Q3.A projectile is launched some distance above the ground at an angle of 25° above the horizontal with a vertical component of velocity of 5.0 m s−1. Figure 1 shows the flight path of the projectile. The flight takes 1.3 s.

Ignore the effects of air resistance throughout this question.

Figure 1

(a) (i) Show that the initial speed of the projectile is about 12 m s−1.

(2)

(ii) Calculate the horizontal component of velocity as the projectile hits the ground.

horizontal component of velocity = ............................... m s−1


(2)

(b) (i) Calculate the maximum height above the starting point reached by the projectile.Give your answer to an appropriate number of significant figures.

maximum height reached = ............................... m(2)

(ii) Calculate the total horizontal distance travelled by the projectile from its starting point.

horizontal distance = ............................... m(1)

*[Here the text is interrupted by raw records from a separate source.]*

Source: an optimization exercise on an open RTL-to-GDS flow (aim: small area and a short achievable clock period). Production flows keep margins and buffers that such runs may drop.
The RTL was checked by simulation tests, not by an equivalence proof against the original design.
Power is estimated from default activity; no workload was simulated. The flow treats the clock pin as an ideal source, which a real chip does not have.

==> flow/design.v (outline; a module is shown in full before it is edited, if it fits) <==
// module counter: 45 lines
// module coeff_rom: 525 lines
// module coeffs: 52 lines
// module delay_pipeline: 18 lines
// module compute: 232 lines
// module csa_fa: 9 lines
// module csa_ha: 8 lines
// module fir_filter: 68 lines
module fir_filter (
    input clk,
    input rst,
    input clk_enable,
    input [2:0] filter_sel,
    input  signed [15:0] filter_in,
    output signed [15:0] filter_out
);
  // ...
==> flow/flow/run.sh <==
#!/bin/bash
# Own layout flow: the standard layout (standard.sh: ORFS synthesis and
# place-and-route with the standard flow's config and constraints), with these changes:
#  - synthesis: synth_recipe.tcl with Yosys's quick ABC pass inside 'synth'
#    skipped (-noabc), so the adders reach extract_fa as written; registers and
#    their names are the same as the standard synthesis's,
#  - ABC maps the logic with flow/abc.script in place of ORFS's script,
#  - the port buffers that ORFS inserts are sky130_fd_sc_hd__buf_4,
#  - clock tree synthesis: clusters of up to 30 sinks within 90 um, clkbuf_16
#    buffers, no dummy loads,
#  - timing repair (ORFS's repair_timing after CTS and global routing) aims for
#    a setup slack of 9.5 ns against the design's 13.5 ns clock (the SDC is
#    unchanged), so it also mends paths slower than 4 ns.
# ORFS's scripts are copied into this folder and only the ABC scripts replaced.
# Every tool's output is in orfs/logs/ (one log per step) and flow_make.log.
set -euo pipefail
W="$(pwd)"
rm -rf "$W/scripts_own"
cp -r "$FLOW_HOME/scripts" "$W/scripts_own"
cp "$W/flow/abc.script" "$W/scripts_own/abc_area.script"
cp "$W/flow/abc.script" "$W/scripts_own/abc_speed.script"
sed 's/yosys synth -nofsm -noshare {\*}\$args/yosys synth -nofsm -noshare -noabc {*}$args/' \
  "$W/synth_recipe.tcl" > "$W/own_synth.tcl"
grep -q -- '-noabc' "$W/own_synth.tcl"
sed "s#synth_recipe\.tcl#own_synth.tcl#g" "$W/standard.sh" > "$W/own_standard.sh"
grep -q own_synth.tcl "$W/own_standard.sh"
export SCRIPTS_DIR="$W/scripts_own"
export SETUP_SLACK_MARGIN=9.5
export BUFFER_PORTS_ARGS="-buffer_cell sky130_fd_sc_hd__buf_4"
export CTS_ARGS="-sink_clustering_enable -repair_clock_nets -dont_use_dummy_load -sink_clustering_size 30 -sink_clustering_max_diameter 90 -buf_list sky130_fd_sc_hd__clkbuf_16"
bash "$W/own_standard.sh" > "$W/flow_make.log" 2>&1
==> flow/flow/abc.script <==
strash
dc2
dch -f
map
topo
stime -c
buffer -c
upsize -c
dnsize -c
==> flow/standard.sh <==
#!/bin/bash
# synth_recipe.tcl (not shown) runs the flow's synth.tcl, then flattens the netlist and writes it again
# the make line also repeats each setting of config.mk as NAME=value (left out here)
make -C /OpenROAD-flow-scripts/flow DESIGN_CONFIG=/design/flow/config.mk WORK_HOME=/design/flow/orfs CLKGATE_MAP_FILE= SYNTH_SCRIPT=/design/flow/synth_recipe.tcl "${@:-finish}"
==> flow/config.mk <==
export PLATFORM = sky130hd
export DESIGN_NAME = fir_filter
export DESIGN_NICKNAME = fir_filter
export VERILOG_FILES = /design/flow/design.v
export SDC_FILE = /design/flow/constraint.sdc
export NUM_CORES = 4
export LEC_CHECK = 0
export ABC_AREA = 1
export CAP_MARGIN = 20
export CORE_MARGIN = 2
export CORE_UTILIZATION = 64
export SLEW_MARGIN = 20
export SYNTH_MEMORY_MAX_BITS = 65536
==> flow/constraint.sdc <==
create_clock -name core_clock -period 13.5 [get_ports {clk}]
set_input_delay 2.7000 -clock core_clock [delete_from_list [all_inputs] [get_ports {clk}]]
set_output_delay 2.7000 -clock core_clock [all_outputs]
set_load 0.01 [all_outputs]
Source: an optimization exercise on an open RTL-to-GDS flow (aim: small area, a short achievable clock period and few clock cycles). Production flows keep margins and buffers that such runs may drop. Function was checked by simulation only, so behaviour that the tests miss may differ from the original.

==> flow/design.v (excerpt) <==
module sha_top
(
  input                 clk,
  input                 rst,
  input  logic [32-1:0] stop_sig,
  input  logic [8-1:0]  datain,
  output logic [32-1:0] st_tra,
  output logic          FINISH_FLAG,
  output logic [255:0]  hash
);
Settings: LEC_CHECK=0, CAP_MARGIN=20, CORE_MARGIN=2, CORE_UTILIZATION=45, CTS_CLUSTER_DIAMETER=100, CTS_CLUSTER_SIZE=20, PLACE_DENSITY=0.6, SLEW_MARGIN=20, SYNTH_HIERARCHICAL=1, SYNTH_MINIMUM_KEEP_SIZE=0; clock period 13.0 ns.
standard.sh (not shown) runs the stock make flow with config.mk's settings and CLKGATE_MAP_FILE= SYNTH_SCRIPT=/design/flow/synth_recipe.tcl, a recipe that flattens the netlist after the stock synthesis.
==> flow/flow/run.sh <==
#!/bin/bash
# Standard ORFS layout, with timing repair aimed at a setup slack margin of 9 ns
# (the clock period and constraints are unchanged) and plain buf_2 cells as the
# port buffers.
set -euo pipefail
bash standard.sh SETUP_SLACK_MARGIN=9 "BUFFER_PORTS_ARGS=-buffer_cell sky130_fd_sc_hd__buf_2" finish > standard_flow.log 2>&1
Testbench counts at the start, summed over its fixed seeds: cycles 64,800.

(c) (i) Mark with an A on the flight path in Figure 1 the position where the speed of the projectile is greatest.

(1)

(ii) Mark with a B on the flight path in Figure 1 the position where the speed of the projectile is least.

(1)

(iii) The projectile reaches its maximum height at time tH and finishes its flight at time tF. Draw on Figure 2 a graph to show how the magnitude of the vertical component of velocity of the projectile varies with time. Numerical values are not required.

Figure 2

(2)


(Total 11 marks)

Q4.The Soyuz Spacecraft is used to transport astronauts to and from an orbiting space station. The spacecraft is made up of three sections as shown in Figure 1.

Figure 1

(a) On leaving the space station the spacecraft is given an initial horizontal thrust of 1400 N. Calculate the initial acceleration of the spacecraft during the firing of the thruster engines.

acceleration = ............................... m s–2

(2)

(b) Newton’s Third Law refers to pairs of forces.

(i) State one way in which a pair of forces referred to in Newton’s Third Law are the same.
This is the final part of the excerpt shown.